=== Section Start ===

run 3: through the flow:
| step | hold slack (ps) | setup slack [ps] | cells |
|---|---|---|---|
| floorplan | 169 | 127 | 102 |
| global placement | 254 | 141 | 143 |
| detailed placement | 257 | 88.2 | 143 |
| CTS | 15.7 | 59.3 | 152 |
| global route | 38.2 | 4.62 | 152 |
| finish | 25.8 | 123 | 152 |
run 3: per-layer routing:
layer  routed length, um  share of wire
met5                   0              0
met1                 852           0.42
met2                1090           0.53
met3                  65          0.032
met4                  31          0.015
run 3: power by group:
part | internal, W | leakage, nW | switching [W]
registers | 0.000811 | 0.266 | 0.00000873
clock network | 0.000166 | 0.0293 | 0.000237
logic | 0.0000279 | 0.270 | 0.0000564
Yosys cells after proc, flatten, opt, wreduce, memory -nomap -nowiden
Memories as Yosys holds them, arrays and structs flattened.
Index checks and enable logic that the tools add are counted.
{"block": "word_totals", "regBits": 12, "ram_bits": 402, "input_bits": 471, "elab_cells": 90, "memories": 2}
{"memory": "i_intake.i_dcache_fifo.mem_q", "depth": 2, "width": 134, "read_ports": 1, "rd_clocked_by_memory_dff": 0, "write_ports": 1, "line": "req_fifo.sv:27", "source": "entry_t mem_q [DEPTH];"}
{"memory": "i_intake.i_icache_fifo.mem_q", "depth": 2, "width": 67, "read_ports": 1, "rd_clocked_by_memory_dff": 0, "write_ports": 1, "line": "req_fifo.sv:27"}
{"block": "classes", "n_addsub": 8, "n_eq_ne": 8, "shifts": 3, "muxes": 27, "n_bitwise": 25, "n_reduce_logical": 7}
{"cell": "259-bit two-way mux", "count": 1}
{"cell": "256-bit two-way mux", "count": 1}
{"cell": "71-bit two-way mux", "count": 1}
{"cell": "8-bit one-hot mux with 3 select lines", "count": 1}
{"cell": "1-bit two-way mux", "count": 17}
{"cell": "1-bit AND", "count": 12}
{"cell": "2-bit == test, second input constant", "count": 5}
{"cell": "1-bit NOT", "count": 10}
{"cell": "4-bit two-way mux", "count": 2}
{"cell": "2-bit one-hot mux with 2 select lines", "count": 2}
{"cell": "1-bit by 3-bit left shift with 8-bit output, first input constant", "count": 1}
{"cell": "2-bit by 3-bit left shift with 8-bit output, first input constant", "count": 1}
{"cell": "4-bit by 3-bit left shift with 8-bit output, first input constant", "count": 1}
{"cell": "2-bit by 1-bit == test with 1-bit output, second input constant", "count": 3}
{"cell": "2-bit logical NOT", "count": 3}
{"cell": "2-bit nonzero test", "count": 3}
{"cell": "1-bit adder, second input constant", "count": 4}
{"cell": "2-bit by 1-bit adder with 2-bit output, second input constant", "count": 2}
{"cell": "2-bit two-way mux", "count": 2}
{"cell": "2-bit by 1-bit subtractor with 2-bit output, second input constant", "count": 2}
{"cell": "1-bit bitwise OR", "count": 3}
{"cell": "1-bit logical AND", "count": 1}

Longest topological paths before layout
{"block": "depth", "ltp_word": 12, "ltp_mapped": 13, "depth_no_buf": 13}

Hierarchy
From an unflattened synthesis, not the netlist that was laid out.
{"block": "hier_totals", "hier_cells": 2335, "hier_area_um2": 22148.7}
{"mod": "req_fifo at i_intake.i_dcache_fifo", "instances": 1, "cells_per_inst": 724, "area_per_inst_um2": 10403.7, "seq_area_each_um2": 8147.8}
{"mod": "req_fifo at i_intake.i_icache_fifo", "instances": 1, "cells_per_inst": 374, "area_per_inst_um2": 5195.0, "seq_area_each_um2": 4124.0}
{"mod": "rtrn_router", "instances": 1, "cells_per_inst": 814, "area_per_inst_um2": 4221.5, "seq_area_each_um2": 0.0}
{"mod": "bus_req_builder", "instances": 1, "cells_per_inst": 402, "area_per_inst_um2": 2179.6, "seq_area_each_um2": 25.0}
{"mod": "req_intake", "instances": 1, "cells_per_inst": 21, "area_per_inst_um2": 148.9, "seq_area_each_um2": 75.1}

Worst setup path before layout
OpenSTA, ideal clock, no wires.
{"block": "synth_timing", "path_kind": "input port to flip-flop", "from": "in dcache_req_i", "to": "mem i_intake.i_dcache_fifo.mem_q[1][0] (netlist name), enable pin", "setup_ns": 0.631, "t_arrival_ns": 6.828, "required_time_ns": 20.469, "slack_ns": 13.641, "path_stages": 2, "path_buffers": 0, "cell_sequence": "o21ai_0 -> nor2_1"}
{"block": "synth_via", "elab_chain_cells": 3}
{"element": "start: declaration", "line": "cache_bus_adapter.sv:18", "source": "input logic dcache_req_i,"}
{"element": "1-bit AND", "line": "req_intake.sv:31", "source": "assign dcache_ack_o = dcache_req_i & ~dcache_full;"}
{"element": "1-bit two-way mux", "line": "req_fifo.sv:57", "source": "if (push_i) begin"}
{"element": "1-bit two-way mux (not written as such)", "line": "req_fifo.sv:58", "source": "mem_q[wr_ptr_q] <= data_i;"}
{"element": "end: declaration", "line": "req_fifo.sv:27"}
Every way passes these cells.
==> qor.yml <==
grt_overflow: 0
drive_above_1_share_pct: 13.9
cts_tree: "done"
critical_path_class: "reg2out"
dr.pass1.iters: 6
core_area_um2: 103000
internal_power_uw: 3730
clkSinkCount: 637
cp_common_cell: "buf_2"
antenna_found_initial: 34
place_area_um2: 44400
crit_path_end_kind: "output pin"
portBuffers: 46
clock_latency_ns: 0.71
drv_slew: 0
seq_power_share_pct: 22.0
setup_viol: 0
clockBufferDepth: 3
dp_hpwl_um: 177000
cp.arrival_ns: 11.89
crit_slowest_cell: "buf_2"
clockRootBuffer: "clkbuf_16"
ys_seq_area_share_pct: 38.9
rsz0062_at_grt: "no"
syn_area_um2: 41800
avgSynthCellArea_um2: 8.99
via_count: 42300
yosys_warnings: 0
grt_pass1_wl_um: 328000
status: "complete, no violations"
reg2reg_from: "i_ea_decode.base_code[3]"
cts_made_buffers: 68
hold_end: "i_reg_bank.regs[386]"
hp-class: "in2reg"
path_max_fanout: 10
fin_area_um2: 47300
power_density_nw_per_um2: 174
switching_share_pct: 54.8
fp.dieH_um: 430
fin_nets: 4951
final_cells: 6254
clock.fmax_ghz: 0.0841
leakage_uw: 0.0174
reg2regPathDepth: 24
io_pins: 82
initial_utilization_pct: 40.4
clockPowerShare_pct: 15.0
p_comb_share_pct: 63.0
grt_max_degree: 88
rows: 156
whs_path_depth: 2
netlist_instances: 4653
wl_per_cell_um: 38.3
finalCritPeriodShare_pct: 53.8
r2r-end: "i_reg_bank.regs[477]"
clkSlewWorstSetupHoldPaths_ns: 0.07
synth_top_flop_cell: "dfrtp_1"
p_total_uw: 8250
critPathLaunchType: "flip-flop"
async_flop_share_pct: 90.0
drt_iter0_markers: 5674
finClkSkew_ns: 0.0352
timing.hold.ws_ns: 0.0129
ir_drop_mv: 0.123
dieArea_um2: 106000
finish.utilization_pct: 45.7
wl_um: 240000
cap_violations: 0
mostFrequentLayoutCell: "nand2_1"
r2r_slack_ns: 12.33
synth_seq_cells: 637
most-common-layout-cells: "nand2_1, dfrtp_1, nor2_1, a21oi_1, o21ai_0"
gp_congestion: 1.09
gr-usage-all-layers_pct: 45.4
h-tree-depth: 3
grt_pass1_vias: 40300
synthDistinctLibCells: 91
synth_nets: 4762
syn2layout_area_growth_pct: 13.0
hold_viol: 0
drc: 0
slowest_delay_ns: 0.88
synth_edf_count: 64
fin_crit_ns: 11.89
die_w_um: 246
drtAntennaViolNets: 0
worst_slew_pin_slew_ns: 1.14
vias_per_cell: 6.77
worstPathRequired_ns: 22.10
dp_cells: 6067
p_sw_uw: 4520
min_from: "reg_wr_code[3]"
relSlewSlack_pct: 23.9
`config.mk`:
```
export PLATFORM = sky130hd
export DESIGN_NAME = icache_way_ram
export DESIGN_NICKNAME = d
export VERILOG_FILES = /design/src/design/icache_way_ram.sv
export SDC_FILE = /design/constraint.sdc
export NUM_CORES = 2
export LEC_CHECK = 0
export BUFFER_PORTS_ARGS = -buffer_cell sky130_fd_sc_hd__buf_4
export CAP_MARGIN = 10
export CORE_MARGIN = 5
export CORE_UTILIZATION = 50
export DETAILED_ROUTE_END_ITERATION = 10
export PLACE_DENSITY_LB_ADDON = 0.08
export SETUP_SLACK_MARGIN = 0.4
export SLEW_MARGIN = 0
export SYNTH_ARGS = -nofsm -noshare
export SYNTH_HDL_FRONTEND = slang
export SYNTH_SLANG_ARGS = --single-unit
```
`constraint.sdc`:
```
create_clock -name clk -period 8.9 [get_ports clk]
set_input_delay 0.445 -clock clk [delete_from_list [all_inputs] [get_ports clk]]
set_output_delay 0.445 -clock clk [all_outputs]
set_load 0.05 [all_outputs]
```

=== Section End ===

WORK INSTRUCTION:
Reproduce the entries exactly, starting at their first line and stopping after the line with "share of wire".

SOLUTION TO THIS TASK:
run 3: through the flow:
| step | hold slack (ps) | setup slack [ps] | cells |
|---|---|---|---|
| floorplan | 169 | 127 | 102 |
| global placement | 254 | 141 | 143 |
| detailed placement | 257 | 88.2 | 143 |
| CTS | 15.7 | 59.3 | 152 |
| global route | 38.2 | 4.62 | 152 |
| finish | 25.8 | 123 | 152 |
run 3: per-layer routing:
layer  routed length, um  share of wire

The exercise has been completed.